INPUT DATA
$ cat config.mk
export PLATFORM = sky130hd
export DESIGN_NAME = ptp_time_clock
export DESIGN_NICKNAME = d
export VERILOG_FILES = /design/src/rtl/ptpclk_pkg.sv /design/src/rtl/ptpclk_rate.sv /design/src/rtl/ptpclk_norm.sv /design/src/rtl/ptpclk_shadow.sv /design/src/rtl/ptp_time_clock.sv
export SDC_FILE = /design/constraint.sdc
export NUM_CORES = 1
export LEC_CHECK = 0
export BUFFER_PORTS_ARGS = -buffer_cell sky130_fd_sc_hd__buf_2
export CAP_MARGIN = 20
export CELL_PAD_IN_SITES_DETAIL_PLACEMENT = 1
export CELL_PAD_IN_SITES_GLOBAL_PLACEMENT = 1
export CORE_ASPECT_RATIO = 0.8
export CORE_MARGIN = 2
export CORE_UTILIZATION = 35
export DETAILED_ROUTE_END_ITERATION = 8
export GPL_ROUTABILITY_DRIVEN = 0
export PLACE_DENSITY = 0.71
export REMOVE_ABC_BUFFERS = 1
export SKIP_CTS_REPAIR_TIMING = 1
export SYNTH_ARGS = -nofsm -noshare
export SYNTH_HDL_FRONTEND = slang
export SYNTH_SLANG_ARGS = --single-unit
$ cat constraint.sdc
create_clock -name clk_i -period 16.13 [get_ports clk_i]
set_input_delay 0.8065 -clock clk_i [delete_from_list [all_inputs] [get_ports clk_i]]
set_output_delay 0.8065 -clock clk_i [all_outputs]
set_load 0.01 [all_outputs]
* * *
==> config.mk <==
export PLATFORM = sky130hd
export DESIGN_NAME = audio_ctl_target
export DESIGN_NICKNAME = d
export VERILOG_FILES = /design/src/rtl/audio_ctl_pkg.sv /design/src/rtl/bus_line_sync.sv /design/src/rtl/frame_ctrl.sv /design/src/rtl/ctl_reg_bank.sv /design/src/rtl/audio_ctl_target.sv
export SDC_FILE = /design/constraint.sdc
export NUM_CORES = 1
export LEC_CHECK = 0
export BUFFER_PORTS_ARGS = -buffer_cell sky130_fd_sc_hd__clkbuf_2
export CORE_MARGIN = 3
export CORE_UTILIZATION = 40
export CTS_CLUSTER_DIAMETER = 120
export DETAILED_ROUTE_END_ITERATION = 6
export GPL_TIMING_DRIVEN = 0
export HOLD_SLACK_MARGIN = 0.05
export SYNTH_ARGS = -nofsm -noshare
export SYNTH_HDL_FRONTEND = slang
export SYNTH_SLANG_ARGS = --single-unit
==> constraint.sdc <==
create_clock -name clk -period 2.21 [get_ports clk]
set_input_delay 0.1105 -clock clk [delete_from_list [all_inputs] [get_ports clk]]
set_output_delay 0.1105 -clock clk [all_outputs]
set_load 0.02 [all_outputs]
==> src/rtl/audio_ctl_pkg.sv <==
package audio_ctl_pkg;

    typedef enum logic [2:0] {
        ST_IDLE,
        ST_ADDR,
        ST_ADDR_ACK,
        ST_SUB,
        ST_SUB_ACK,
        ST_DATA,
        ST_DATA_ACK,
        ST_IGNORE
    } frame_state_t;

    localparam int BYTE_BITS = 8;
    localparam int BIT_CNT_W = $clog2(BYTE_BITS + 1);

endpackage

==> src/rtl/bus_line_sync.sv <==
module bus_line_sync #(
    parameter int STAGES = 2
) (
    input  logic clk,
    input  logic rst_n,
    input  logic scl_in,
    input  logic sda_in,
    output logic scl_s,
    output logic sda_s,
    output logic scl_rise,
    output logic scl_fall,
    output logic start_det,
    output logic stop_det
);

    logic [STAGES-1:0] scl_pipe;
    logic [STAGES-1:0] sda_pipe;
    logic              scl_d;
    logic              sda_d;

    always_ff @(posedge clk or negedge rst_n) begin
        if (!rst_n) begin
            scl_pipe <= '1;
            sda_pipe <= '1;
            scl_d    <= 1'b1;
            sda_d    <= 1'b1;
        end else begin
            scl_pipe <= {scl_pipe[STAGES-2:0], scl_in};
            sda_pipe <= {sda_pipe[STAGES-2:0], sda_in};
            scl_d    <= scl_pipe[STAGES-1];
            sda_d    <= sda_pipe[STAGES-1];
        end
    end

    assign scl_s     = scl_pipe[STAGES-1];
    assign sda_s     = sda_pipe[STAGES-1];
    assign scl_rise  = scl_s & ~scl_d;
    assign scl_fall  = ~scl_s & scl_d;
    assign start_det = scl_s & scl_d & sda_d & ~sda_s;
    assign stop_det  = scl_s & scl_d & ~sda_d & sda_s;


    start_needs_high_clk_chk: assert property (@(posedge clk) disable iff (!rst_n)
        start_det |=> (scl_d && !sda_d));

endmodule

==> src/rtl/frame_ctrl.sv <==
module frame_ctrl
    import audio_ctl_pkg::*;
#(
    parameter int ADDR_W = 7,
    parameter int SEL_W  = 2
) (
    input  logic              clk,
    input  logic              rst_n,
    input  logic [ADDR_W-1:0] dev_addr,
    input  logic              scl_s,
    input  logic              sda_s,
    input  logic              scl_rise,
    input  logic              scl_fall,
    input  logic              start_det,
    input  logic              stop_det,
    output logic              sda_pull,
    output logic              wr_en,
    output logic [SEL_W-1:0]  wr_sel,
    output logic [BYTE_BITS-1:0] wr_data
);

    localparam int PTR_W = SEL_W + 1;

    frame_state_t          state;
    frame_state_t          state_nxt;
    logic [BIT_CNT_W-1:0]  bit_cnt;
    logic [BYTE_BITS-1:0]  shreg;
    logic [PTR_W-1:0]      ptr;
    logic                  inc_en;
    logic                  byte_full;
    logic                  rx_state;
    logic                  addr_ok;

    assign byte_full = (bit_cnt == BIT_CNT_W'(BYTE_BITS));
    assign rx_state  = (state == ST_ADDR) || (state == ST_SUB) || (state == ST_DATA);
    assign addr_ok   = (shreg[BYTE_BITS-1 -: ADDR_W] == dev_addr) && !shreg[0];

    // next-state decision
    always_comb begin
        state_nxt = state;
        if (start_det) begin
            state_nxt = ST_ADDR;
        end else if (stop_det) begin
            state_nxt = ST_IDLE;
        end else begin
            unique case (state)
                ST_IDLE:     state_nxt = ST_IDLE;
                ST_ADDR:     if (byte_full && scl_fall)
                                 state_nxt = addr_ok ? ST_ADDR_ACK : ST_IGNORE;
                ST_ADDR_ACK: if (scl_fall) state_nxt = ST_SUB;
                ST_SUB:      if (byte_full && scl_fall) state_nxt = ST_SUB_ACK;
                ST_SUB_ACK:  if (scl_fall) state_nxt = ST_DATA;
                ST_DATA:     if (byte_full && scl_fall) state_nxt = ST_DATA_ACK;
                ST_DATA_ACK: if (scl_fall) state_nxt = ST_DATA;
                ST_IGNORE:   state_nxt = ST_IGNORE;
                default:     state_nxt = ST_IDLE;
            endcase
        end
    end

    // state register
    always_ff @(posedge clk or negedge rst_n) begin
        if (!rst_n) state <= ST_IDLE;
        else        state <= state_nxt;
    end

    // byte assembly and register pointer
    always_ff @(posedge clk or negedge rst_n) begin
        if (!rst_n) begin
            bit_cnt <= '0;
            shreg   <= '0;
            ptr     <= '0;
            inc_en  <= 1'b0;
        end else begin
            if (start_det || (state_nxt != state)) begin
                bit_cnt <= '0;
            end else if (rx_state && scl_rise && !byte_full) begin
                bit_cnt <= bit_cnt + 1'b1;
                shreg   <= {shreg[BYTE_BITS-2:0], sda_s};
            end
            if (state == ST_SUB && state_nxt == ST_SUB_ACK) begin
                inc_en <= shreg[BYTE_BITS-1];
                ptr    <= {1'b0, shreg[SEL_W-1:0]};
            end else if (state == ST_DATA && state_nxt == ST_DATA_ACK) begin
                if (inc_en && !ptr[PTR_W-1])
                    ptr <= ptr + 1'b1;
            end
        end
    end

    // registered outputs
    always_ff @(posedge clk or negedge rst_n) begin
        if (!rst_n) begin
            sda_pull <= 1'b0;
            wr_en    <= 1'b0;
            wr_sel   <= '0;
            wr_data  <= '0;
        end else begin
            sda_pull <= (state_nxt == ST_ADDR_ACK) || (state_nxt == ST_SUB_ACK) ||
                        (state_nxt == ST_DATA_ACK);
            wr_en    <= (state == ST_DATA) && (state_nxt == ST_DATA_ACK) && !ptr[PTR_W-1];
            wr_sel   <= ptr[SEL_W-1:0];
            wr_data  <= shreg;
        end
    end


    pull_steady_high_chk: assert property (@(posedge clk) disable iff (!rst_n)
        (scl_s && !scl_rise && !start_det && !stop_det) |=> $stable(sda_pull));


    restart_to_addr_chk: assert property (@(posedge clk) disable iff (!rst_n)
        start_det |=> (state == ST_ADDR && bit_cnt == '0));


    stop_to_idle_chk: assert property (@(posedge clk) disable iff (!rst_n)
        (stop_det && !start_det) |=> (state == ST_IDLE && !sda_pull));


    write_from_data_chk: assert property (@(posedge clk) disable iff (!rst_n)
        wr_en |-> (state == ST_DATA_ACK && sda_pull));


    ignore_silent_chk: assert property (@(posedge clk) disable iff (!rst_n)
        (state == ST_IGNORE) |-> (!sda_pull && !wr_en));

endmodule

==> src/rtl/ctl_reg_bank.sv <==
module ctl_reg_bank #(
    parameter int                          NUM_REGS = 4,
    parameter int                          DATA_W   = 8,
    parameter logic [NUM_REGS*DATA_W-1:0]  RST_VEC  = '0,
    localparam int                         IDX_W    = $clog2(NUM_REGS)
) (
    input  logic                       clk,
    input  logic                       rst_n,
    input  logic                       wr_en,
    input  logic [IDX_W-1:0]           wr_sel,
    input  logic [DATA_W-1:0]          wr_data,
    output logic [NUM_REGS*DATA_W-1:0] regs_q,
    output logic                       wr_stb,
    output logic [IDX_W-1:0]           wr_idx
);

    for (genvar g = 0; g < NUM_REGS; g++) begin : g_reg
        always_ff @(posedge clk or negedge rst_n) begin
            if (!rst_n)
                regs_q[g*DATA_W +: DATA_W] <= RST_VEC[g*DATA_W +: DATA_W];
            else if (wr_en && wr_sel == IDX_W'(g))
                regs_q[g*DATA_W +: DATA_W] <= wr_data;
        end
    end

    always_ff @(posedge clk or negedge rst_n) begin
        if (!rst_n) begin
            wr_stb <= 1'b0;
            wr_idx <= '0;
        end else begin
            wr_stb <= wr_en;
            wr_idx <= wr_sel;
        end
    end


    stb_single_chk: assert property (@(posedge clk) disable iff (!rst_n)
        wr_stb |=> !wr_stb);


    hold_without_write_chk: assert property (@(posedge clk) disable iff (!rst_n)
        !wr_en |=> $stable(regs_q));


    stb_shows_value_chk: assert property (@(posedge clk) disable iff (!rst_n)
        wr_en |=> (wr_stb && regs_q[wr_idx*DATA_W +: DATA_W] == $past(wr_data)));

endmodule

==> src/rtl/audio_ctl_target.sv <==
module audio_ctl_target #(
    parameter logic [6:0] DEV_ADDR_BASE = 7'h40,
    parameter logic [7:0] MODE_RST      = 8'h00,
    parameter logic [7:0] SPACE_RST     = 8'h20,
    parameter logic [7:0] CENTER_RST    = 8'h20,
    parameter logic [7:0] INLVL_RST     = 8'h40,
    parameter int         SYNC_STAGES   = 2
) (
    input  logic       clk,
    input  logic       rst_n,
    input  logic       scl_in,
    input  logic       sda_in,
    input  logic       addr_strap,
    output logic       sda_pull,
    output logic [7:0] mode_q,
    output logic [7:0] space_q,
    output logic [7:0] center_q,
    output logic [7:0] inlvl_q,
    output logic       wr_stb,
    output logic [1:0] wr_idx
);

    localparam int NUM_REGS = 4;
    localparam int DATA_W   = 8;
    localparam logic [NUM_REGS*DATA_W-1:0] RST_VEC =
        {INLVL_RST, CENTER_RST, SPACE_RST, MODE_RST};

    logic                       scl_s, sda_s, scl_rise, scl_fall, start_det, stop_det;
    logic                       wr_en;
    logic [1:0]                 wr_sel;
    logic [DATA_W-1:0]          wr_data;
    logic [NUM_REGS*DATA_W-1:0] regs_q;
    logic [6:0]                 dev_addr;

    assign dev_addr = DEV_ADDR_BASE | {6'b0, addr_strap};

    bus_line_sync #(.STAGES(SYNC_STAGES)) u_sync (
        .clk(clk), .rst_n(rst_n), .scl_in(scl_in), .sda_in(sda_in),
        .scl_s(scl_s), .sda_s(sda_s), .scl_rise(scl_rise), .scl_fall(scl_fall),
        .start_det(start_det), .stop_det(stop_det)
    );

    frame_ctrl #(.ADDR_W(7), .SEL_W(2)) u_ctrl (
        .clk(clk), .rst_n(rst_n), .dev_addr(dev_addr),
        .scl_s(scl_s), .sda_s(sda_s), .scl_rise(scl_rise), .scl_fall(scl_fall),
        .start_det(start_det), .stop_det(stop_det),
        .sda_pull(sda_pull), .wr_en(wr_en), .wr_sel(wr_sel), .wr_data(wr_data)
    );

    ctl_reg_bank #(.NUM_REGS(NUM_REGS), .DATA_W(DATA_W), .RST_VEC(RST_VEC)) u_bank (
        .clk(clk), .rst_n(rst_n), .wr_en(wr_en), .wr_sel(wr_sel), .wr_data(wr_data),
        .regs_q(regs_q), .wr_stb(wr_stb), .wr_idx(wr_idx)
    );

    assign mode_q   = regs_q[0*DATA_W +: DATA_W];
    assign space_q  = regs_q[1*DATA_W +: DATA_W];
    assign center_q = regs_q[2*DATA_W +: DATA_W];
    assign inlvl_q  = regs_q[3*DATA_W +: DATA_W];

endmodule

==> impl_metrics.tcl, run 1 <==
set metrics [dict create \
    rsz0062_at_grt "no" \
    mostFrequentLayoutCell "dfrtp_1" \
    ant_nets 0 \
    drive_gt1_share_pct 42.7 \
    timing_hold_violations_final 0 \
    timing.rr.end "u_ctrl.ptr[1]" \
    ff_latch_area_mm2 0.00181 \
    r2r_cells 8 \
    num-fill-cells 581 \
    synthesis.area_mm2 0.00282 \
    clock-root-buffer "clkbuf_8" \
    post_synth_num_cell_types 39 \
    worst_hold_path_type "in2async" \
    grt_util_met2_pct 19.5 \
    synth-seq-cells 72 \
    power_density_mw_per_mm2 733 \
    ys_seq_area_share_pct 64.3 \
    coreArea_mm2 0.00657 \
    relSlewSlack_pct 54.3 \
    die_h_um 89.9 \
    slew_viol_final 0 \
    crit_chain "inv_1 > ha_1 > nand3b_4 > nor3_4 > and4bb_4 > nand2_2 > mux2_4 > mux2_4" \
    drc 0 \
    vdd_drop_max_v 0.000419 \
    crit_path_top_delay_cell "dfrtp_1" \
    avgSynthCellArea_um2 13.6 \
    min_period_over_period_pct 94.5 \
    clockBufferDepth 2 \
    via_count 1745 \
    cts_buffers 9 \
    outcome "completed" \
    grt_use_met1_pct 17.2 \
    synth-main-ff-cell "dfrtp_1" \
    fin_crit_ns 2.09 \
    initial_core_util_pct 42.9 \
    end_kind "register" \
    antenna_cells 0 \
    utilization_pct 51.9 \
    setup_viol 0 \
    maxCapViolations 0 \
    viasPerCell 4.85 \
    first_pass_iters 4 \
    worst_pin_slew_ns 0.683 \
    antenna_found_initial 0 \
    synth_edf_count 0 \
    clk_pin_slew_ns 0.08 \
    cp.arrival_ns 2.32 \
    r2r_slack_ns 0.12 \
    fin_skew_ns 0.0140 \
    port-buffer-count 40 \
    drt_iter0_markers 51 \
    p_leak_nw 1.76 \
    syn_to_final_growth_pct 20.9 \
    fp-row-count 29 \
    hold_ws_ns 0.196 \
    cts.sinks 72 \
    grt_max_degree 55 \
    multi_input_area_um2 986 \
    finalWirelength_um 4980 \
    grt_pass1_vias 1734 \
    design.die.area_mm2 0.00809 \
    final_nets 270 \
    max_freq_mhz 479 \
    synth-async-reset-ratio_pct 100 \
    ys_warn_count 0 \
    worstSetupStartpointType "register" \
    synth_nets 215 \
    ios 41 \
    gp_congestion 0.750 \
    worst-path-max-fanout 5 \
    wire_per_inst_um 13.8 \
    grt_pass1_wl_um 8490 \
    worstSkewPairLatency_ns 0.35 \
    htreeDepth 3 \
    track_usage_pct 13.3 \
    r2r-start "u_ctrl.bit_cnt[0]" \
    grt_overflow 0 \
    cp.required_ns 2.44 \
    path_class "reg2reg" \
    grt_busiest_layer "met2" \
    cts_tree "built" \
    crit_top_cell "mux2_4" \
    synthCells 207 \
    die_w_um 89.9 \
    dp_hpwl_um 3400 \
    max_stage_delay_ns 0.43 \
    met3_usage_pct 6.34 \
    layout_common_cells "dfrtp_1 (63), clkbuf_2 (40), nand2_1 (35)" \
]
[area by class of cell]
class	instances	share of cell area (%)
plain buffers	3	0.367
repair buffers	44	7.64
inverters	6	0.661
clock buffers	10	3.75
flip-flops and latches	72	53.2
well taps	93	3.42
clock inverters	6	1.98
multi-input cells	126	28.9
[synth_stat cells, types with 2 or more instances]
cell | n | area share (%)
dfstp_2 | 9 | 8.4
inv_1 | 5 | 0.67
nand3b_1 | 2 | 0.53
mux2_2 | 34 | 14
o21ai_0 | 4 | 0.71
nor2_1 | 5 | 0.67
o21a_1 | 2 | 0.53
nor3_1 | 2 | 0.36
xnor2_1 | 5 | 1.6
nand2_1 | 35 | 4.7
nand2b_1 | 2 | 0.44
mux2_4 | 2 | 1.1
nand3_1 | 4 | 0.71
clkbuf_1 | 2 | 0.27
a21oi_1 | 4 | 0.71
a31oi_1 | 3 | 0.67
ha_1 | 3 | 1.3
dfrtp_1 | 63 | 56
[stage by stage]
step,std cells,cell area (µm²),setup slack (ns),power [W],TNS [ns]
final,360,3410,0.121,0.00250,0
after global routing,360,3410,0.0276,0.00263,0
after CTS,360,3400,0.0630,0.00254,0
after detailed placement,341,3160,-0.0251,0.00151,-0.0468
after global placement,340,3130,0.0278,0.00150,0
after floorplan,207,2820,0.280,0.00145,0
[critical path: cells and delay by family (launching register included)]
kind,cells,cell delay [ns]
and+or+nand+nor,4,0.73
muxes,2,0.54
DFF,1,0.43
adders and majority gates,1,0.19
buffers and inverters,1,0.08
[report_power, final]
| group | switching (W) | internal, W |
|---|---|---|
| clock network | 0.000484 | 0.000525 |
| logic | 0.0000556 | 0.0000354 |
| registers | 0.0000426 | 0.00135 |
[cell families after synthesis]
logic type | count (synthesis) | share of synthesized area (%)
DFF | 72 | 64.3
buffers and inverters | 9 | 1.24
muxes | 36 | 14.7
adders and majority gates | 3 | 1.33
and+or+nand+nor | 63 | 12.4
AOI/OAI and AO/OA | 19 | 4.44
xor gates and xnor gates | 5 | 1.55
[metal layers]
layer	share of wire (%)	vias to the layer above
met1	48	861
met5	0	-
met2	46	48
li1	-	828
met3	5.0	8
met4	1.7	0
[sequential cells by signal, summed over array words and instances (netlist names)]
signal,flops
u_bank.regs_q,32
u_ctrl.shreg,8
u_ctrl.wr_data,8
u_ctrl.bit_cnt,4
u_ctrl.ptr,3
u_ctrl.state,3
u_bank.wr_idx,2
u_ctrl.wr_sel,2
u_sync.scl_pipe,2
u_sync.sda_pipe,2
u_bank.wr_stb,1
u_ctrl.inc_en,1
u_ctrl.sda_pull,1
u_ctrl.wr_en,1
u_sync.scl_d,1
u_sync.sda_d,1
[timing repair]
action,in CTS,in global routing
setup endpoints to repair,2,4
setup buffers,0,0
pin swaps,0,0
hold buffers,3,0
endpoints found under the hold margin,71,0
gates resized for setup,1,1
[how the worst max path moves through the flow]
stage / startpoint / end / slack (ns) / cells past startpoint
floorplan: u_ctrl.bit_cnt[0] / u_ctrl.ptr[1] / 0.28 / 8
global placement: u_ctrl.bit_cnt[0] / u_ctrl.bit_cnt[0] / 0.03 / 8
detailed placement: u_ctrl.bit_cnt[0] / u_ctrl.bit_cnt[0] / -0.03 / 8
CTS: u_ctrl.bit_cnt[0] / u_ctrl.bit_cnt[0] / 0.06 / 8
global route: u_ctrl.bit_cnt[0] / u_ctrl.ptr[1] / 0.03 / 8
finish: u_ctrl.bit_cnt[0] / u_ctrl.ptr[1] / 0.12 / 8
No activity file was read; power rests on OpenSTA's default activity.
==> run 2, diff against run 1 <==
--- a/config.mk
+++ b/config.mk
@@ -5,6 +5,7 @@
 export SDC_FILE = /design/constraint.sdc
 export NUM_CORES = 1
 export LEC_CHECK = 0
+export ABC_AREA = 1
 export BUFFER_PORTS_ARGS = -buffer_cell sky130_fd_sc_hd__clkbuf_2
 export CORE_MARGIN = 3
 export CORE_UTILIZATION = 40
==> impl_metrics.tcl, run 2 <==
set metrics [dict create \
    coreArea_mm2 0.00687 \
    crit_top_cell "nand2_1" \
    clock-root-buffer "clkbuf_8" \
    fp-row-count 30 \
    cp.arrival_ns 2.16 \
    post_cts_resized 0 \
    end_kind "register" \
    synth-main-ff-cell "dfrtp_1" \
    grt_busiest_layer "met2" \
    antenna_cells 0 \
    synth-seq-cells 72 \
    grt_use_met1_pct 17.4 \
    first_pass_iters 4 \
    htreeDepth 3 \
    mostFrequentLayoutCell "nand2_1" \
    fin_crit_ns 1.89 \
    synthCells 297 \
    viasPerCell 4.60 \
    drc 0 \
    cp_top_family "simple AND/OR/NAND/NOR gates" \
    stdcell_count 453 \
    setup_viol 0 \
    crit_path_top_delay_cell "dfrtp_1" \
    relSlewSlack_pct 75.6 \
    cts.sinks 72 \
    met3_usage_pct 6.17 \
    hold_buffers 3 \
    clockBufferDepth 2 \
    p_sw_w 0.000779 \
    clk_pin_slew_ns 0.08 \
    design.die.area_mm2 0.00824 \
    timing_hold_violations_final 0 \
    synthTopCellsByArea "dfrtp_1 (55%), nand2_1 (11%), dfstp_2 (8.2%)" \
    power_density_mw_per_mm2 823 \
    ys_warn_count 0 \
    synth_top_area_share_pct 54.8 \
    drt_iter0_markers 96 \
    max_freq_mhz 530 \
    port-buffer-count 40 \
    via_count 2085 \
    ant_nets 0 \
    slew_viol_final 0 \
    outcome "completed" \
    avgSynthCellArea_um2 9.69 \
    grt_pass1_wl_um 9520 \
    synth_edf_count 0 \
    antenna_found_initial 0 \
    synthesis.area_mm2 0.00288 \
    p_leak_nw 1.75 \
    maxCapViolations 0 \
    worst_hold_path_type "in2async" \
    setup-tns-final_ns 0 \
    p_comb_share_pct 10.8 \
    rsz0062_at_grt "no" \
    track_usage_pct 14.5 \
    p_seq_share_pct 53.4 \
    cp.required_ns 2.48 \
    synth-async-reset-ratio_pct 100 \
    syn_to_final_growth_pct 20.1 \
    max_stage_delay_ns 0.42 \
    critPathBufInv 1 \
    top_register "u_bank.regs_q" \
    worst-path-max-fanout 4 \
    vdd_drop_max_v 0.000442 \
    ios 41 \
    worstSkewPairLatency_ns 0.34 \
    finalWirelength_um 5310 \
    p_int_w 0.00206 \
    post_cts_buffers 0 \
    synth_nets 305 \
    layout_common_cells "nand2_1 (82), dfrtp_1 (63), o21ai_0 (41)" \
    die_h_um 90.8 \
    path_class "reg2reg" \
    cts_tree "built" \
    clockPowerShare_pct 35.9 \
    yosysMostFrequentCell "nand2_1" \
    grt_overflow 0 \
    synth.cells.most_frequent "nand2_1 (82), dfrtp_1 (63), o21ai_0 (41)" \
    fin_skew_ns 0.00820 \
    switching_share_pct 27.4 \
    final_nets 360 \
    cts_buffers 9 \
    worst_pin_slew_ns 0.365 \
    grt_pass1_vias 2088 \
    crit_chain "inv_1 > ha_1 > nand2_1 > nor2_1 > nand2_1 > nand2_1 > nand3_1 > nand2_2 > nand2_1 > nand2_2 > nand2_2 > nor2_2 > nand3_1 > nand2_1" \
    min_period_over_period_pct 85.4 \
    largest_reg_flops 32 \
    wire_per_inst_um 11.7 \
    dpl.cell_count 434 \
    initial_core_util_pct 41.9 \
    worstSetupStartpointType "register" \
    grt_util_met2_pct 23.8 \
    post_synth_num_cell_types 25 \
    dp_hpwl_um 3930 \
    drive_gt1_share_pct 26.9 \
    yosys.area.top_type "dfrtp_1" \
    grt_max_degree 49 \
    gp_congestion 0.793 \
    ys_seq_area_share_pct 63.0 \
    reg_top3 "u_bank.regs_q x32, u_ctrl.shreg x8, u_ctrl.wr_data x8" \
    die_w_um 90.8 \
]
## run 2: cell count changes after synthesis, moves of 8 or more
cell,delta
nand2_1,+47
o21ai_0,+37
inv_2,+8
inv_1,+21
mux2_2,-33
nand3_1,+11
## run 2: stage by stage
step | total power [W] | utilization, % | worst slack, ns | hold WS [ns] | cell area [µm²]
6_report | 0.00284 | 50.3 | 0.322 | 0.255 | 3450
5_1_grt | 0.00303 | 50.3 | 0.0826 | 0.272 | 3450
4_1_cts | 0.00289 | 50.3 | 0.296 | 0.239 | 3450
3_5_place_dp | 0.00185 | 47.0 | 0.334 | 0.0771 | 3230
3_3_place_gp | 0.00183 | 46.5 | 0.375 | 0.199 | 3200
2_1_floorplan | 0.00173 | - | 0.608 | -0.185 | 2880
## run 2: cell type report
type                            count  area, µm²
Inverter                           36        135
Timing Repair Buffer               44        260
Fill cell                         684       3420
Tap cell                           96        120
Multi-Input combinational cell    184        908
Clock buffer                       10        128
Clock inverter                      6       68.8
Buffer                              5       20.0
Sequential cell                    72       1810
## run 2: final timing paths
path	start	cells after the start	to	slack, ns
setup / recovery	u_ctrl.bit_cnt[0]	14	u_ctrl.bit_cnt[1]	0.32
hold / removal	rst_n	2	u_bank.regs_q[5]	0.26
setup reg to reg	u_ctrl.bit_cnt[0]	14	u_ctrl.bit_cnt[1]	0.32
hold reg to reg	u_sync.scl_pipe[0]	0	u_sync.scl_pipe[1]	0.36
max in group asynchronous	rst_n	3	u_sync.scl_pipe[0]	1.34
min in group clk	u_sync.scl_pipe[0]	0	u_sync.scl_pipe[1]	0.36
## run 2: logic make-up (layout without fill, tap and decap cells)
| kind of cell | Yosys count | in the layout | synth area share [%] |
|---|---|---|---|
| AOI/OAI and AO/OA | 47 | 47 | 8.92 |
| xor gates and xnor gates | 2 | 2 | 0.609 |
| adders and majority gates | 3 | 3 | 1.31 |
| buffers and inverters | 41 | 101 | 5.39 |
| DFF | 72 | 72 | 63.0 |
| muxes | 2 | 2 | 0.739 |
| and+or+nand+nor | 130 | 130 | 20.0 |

TASK REQUIREMENTS
Return, unchanged, the run of lines above that opens with the line containing "stdcell_count 453 \" and closes with the line containing "design.die.area_mm2 0.00824 \". Include both.

ANSWER TO THE EXERCISE
    stdcell_count 453 \
    setup_viol 0 \
    crit_path_top_delay_cell "dfrtp_1" \
    relSlewSlack_pct 75.6 \
    cts.sinks 72 \
    met3_usage_pct 6.17 \
    hold_buffers 3 \
    clockBufferDepth 2 \
    p_sw_w 0.000779 \
    clk_pin_slew_ns 0.08 \
    design.die.area_mm2 0.00824 \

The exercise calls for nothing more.